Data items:
Source: an optimization exercise on an open RTL-to-GDS flow (aim: small area and a short achievable clock period). Production flows keep margins and buffers that such runs may drop.
Where RTL was checked, it was by simulation tests only, not by an equivalence proof against the original.

==> 03-08: inputs <==
## mas_mul_vedic_32x32
module mas_mul_vedic_32x32 (
  input               clk,
  input               rstn,
  input        [31:0] in1,
  input        [31:0] in2,
  output logic [63:0] res
);
==> flow/config.mk <==
export PLATFORM = sky130hd
export DESIGN_NAME = mas_mul_vedic_32x32
export DESIGN_NICKNAME = mas_mul_vedic_32x32
export VERILOG_FILES = /design/flow/design.v
export SDC_FILE = /design/flow/constraint.sdc
export NUM_CORES = 4
export LEC_CHECK = 0
export ABC_AREA = 1
export CAP_MARGIN = 60
export CORE_MARGIN = 2
export CORE_UTILIZATION = 45
export SLEW_MARGIN = 60
export SYNTH_HIERARCHICAL = 1
==> flow/constraint.sdc <==
create_clock -name core_clock -period 25.0 [get_ports {clk}]
set_input_delay 5.0000 -clock core_clock [delete_from_list [all_inputs] [get_ports {clk}]]
set_output_delay 5.0000 -clock core_clock [all_outputs]
set_load 0.01 [all_outputs]
standard.sh (not shown) runs the stock make flow with config.mk's settings and CLKGATE_MAP_FILE= SYNTH_SCRIPT=/design/flow/synth_recipe.tcl, a recipe that flattens the netlist after the stock synthesis.
==> flow/flow/run.sh <==
#!/bin/bash
# The standard layout, with plain buffers (not delay cells) on the ports.
export BUFFER_PORTS_ARGS="-buffer_cell sky130_fd_sc_hd__buf_2"
bash standard.sh > standard.log 2>&1
==> 08-11 (differences from 03-08) <==
--- a/flow/design.v
+++ b/flow/design.v
@@ -252,18 +252,19 @@
   input        [31:0] in2,
   output logic [63:0] res
 );
 wire  [63:0] p;
 wire  [15:0] eone, etwo, eneg;
 logic [15:0] bone, btwo, bneg;    
 logic        nb31;                
 logic [31:0] na;                  
-always_ff @(posedge clk) begin
-  res <= p & {64{rstn}};
+always_ff @(posedge clk, negedge rstn) begin
+  if (!rstn) res <= '0;
+  else       res <= p;
 end
 always_ff @(posedge clk) begin
   na <= ~(in1 & {32{rstn}});
 end
 always_ff @(posedge clk) begin
   bone <= eone;
   btwo <= etwo;
   bneg <= eneg;
CORE_UTILIZATION = 68   (was 45)
==> 02-06 (differences from 03-08) <==
--- a/flow/design.v
+++ b/flow/design.v
@@ -252,18 +252,19 @@
   input        [31:0] in2,
   output logic [63:0] res
 );
 wire  [63:0] p;
 wire  [15:0] eone, etwo, eneg;
 logic [15:0] bone, btwo, bneg;    
 logic        nb31;                
 logic [31:0] na;                  
-always_ff @(posedge clk) begin
-  res <= p & {64{rstn}};
+always_ff @(posedge clk, negedge rstn) begin
+  if (!rstn) res <= '0;
+  else       res <= p;
 end
 always_ff @(posedge clk) begin
   na <= ~(in1 & {32{rstn}});
 end
 always_ff @(posedge clk) begin
   bone <= eone;
   btwo <= etwo;
   bneg <= eneg;
CORE_UTILIZATION = 55   (was 45)
==> 11-12 (differences from 03-08) <==
--- a/flow/design.v
+++ b/flow/design.v
@@ -252,18 +252,19 @@
   input        [31:0] in2,
   output logic [63:0] res
 );
 wire  [63:0] p;
 wire  [15:0] eone, etwo, eneg;
 logic [15:0] bone, btwo, bneg;    
 logic        nb31;                
 logic [31:0] na;                  
-always_ff @(posedge clk) begin
-  res <= p & {64{rstn}};
+always_ff @(posedge clk, negedge rstn) begin
+  if (!rstn) res <= '0;
+  else       res <= p;
 end
 always_ff @(posedge clk) begin
   na <= ~(in1 & {32{rstn}});
 end
 always_ff @(posedge clk) begin
   bone <= eone;
   btwo <= etwo;
   bneg <= eneg;
@@ -2373,18 +2374,22 @@
 wire sg1424 = sg1360 | (sp1361 & sg1334);
 wire sp1425 = sp1361 & sp1335;
 wire sg1426 = sg1362 | (sp1363 & sg1334);
 wire sp1427 = sp1363 & sp1335;
 wire sg1428 = sg1364 | (sp1365 & sg1334);
 wire sp1429 = sp1365 & sp1335;
 wire sg1430 = sg1366 | (sp1367 & sg1334);
 wire sp1431 = sp1367 & sp1335;
-wire [63:0] cc = {sg1428, sg1426, sg1424, sg1422, sg1420, sg1418, sg1416, sg1414, sg1412, sg1410, sg1408, sg1406, sg1404, sg1402, sg1400, sg1398, sg1396, sg1394, sg1392, sg1390, sg1388, sg1386, sg1384, sg1382, sg1380, sg1378, sg1376, sg1374, sg1372, sg1370, sg1368, sg1334, sg1332, sg1330, sg1328, sg1326, sg1324, sg1322, sg1320, sg1318, sg1316, sg1314, sg1312, sg1310, sg1308, sg1306, sg1304, sg1254, sg1252, sg1250, sg1248, sg1246, sg1244, sg1242, sg1240, sg1182, sg1180, sg1178, sg1176, sg1114, sg1112, sg1048, g0[0], 1'b0};
-assign p = p0 ^ cc;
+wire sel33_0 = p0[33] ^ g0[32];
+wire sel33_1 = p0[33] ^ (g0[32] | p0[32]);
+wire sel33 = sg1334 ? sel33_1 : sel33_0;
+wire [63:0] cc = {sg1428, sg1426, sg1424, sg1422, sg1420, sg1418, sg1416, sg1414, sg1412, sg1410, sg1408, sg1406, sg1404, sg1402, sg1400, sg1398, sg1396, sg1394, sg1392, sg1390, sg1388, sg1386, sg1384, sg1382, sg1380, sg1378, sg1376, sg1374, sg1372, sg1370, 1'b0, sg1334, sg1332, sg1330, sg1328, sg1326, sg1324, sg1322, sg1320, sg1318, sg1316, sg1314, sg1312, sg1310, sg1308, sg1306, sg1304, sg1254, sg1252, sg1250, sg1248, sg1246, sg1244, sg1242, sg1240, sg1182, sg1180, sg1178, sg1176, sg1114, sg1112, sg1048, g0[0], 1'b0};
+wire [63:0] q = p0 ^ cc;
+assign p = {q[63:34], sel33, q[32:0]};
 endmodule
 module mas_mul_fa (input a, input b, input c, output s, output co);
 assign s  = a ^ b ^ c;
 assign co = (a & b) | (a & c) | (b & c);
 endmodule
 module mas_mul_ha (input a, input b, output s, output co);
 assign s  = a ^ b;
 assign co = a & b;
CORE_UTILIZATION = 55   (was 45)
==> comparison table <==
item	03-08	11-12	08-11	02-06
Run status	finished clean	finished clean	finished clean	finished clean
Placed wire-length estimate after detailed placement	56.5 mm	55.7 mm	54.9 mm	56.6 mm
Least-Margin Pin Slew	0.645 ns	0.607 ns	0.590 ns	0.615 ns
Area used by multi-input combinational logic	22200 um2	21900 um2	21900 um2	21900 um2
Beginning of the critical path	na[26]	btwo[9]	na[29]	na[20]
Number of global-route vias before repair	24510	23841	24686	23004
Synthesized-area fraction occupied by xor and xnor cells	17.9%	18.5%	18.4%	18.4%
Highest attainable clock frequency	164 MHz	164 MHz	164 MHz	165 MHz
Global-route total usage across every layer	30.4%	35.7%	42.7%	35.1%
Overall die width	248 um	225 um	203 um	225 um
Pre-antenna DRT Iters	8	6	7	6
Count of fill cells added during filler insertion	5505	4184	2943	4113
First-pass GRT wire length	140 mm	137 mm	134 mm	134 mm
Proportion of layout cells with a drive suffix above 1	12.1%	11.6%	11.9%	12.1%
Cells after Synth	2904	2877	2866	2866
The RTL of 03-08 and 11-12 was laid out without a check of its function.

---

==> v22: inputs <==
mas_mul_vedic_32x32, a different RTL version from the one above (not shown whole).
==> flow/design.v (excerpt) <==
module mas_mul_vedic_32x32 (
  input               clk,
  input               rstn,
  input        [31:0] in1,
  input        [31:0] in2,
  output logic [63:0] res
);
export LEC_CHECK = 0
export ABC_AREA = 1
export CAP_MARGIN = 60
export CORE_MARGIN = 2
export CORE_UTILIZATION = 55
export CTS_BUF_LIST = sky130_fd_sc_hd__clkbuf_8
export SLEW_MARGIN = 60
export SYNTH_HIERARCHICAL = 1
create_clock -name core_clock -period 25.0 [get_ports {clk}]
Scripts as last shown in full above: flow/flow/run.sh
==> v23: changes against v22 <==
--- a/flow/design.v
+++ b/flow/design.v
@@ -254,21 +254,19 @@
 );
 wire  [63:0] p;
 wire  [15:0] eone, etwo, eneg;
 logic [15:0] bone, btwo, bneg;    
 logic        nb31;                
 logic [31:0] na;                  
 always_ff @(posedge clk, negedge rstn) begin
-  if (!rstn) begin
-    na  <= '1;
-    res <= '0;
-  end else begin
-    na  <= ~in1;
-    res <= p;
-  end
+  if (!rstn) res <= '0;
+  else       res <= p;
+end
+always_ff @(posedge clk) begin
+  na <= ~(in1 & {32{rstn}});
 end
 always_ff @(posedge clk) begin
   bone <= eone;
   btwo <= etwo;
   bneg <= eneg;
 end
 always_ff @(posedge clk) begin
Settings changed: CORE_UTILIZATION 55 to 45, CTS_BUF_LIST sky130_fd_sc_hd__clkbuf_8 to unset.
==> v8: changes against v22 <==
--- a/flow/design.v
+++ b/flow/design.v
@@ -254,21 +254,19 @@
 );
 wire  [63:0] p;
 wire  [15:0] eone, etwo, eneg;
 logic [15:0] bone, btwo, bneg;    
 logic        nb31;                
 logic [31:0] na;                  
 always_ff @(posedge clk, negedge rstn) begin
-  if (!rstn) begin
-    na  <= '1;
-    res <= '0;
-  end else begin
-    na  <= ~in1;
-    res <= p;
-  end
+  if (!rstn) res <= '0;
+  else       res <= p;
+end
+always_ff @(posedge clk) begin
+  na <= ~(in1 & {32{rstn}});
 end
 always_ff @(posedge clk) begin
   bone <= eone;
   btwo <= etwo;
   bneg <= eneg;
 end
 always_ff @(posedge clk) begin
==> flow/flow/run.sh (replaced) <==
#!/bin/bash
# The standard layout, with plain buffers (not delay cells) on the ports.
export BUFFER_PORTS_ARGS="-buffer_cell sky130_fd_sc_hd__buf_1"
bash standard.sh > standard.log 2>&1
Settings changed: CTS_BUF_LIST sky130_fd_sc_hd__clkbuf_8 to unset.
==> v13: changes against v22 <==
--- a/flow/design.v
+++ b/flow/design.v
@@ -254,21 +254,19 @@
 );
 wire  [63:0] p;
 wire  [15:0] eone, etwo, eneg;
 logic [15:0] bone, btwo, bneg;    
 logic        nb31;                
 logic [31:0] na;                  
 always_ff @(posedge clk, negedge rstn) begin
-  if (!rstn) begin
-    na  <= '1;
-    res <= '0;
-  end else begin
-    na  <= ~in1;
-    res <= p;
-  end
+  if (!rstn) res <= '0;
+  else       res <= p;
+end
+always_ff @(posedge clk) begin
+  na <= ~(in1 & {32{rstn}});
 end
 always_ff @(posedge clk) begin
   bone <= eone;
   btwo <= etwo;
   bneg <= eneg;
 end
 always_ff @(posedge clk) begin
Settings changed: CTS_BUF_LIST sky130_fd_sc_hd__clkbuf_8 to unset, CTS_CLUSTER_DIAMETER set to 150, CTS_CLUSTER_SIZE set to 36.
==> results_dict.tcl <==
set metrics [dict create \
    status "timing/DRC/antenna clean" \
    netlist.area_leader.share_pct 36.2 \
    grtUsageMet3_pct 8.63 \
    ys_seq_area_share_pct 12.0 \
    layout-drive-gt1-share_pct 12.6 \
    chipHeight_um 248 \
    crit_path_end "res[48]" \
    multiInputGateArea_um2 21900 \
    clk_pin_slew_ns 0.08 \
]
The numbers above come from v23.

==> results_dict.tcl <==
set metrics [dict create \
    chipHeight_um 226 \
    crit_path_end "res[33]$_DFF_PN0_" \
    status "timing/DRC/antenna clean" \
    clk_pin_slew_ns 0.11 \
    netlist.area_leader.share_pct 35.9 \
]
The numbers above come from v22.

==> results_dict.tcl <==
set metrics [dict create \
    status "timing/DRC/antenna clean" \
    chipHeight_um 225 \
    multiInputGateArea_um2 21900 \
    ys_seq_area_share_pct 12.0 \
    netlist.area_leader.share_pct 36.2 \
]
The numbers above come from v13.

==> results_dict.tcl <==
set metrics [dict create \
    status "timing/DRC/antenna clean" \
    grtUsageMet3_pct 9.30 \
    crit_path_end "res[60]$_DFF_PN0_" \
    ys_seq_area_share_pct 12.0 \
    multiInputGateArea_um2 21900 \
    layout-drive-gt1-share_pct 7.56 \
]
The numbers above come from v8.

No functional check of the RTL was part of v22.

---

==> 02-03 <==
Another version of the RTL of mas_mul_vedic_32x32 (not shown whole).
Settings: LEC_CHECK=0, CAP_MARGIN=20, CORE_MARGIN=2, CORE_UTILIZATION=40, SLEW_MARGIN=20, SYNTH_HIERARCHICAL=1; clock period 25.0 ns.
==> flow/flow/run.sh <==
#!/bin/bash
# The standard layout, with plain buffers (not delay cells) on the ports.
export BUFFER_PORTS_ARGS="-buffer_cell sky130_fd_sc_hd__buf_2"
bash standard.sh > standard.log 2>&1
==> inputs of 06-23, as changes to 02-03 <==
==> flow/run.sh (new file) <==
#!/bin/bash
# synth_recipe.tcl (not shown) runs the flow's synth.tcl, then flattens the netlist and writes it again
# the make line also repeats each setting of config.mk as NAME=value (left out here)
make -C /OpenROAD-flow-scripts/flow DESIGN_CONFIG=/design/flow/config.mk WORK_HOME=/design/flow/orfs CLKGATE_MAP_FILE= SYNTH_SCRIPT=/design/flow/synth_recipe.tcl finish
removed: flow/flow/run.sh
removed: flow/standard.sh
==> comparison <==
Final cell count is about the same in 06-23 and 02-03. In clock-buffer cell count, 02-03 and 06-23 do not differ. Flip-flop and latch count is the same in 02-03 and 06-23. Non-clock buffer count: 02-03 is lower than 06-23 (3). Die area is the same in 06-23 and 02-03.
Function was not checked in any run of this note: the RTL went through the layout flow alone.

• What to do: From the opening line of the data above through the line holding "set_load 0.01 [all_outputs]", give every line again exactly as it stands.

• Answer space:
Source: an optimization exercise on an open RTL-to-GDS flow (aim: small area and a short achievable clock period). Production flows keep margins and buffers that such runs may drop.
Where RTL was checked, it was by simulation tests only, not by an equivalence proof against the original.

==> 03-08: inputs <==
## mas_mul_vedic_32x32
module mas_mul_vedic_32x32 (
  input               clk,
  input               rstn,
  input        [31:0] in1,
  input        [31:0] in2,
  output logic [63:0] res
);
==> flow/config.mk <==
export PLATFORM = sky130hd
export DESIGN_NAME = mas_mul_vedic_32x32
export DESIGN_NICKNAME = mas_mul_vedic_32x32
export VERILOG_FILES = /design/flow/design.v
export SDC_FILE = /design/flow/constraint.sdc
export NUM_CORES = 4
export LEC_CHECK = 0
export ABC_AREA = 1
export CAP_MARGIN = 60
export CORE_MARGIN = 2
export CORE_UTILIZATION = 45
export SLEW_MARGIN = 60
export SYNTH_HIERARCHICAL = 1
==> flow/constraint.sdc <==
create_clock -name core_clock -period 25.0 [get_ports {clk}]
set_input_delay 5.0000 -clock core_clock [delete_from_list [all_inputs] [get_ports {clk}]]
set_output_delay 5.0000 -clock core_clock [all_outputs]
set_load 0.01 [all_outputs]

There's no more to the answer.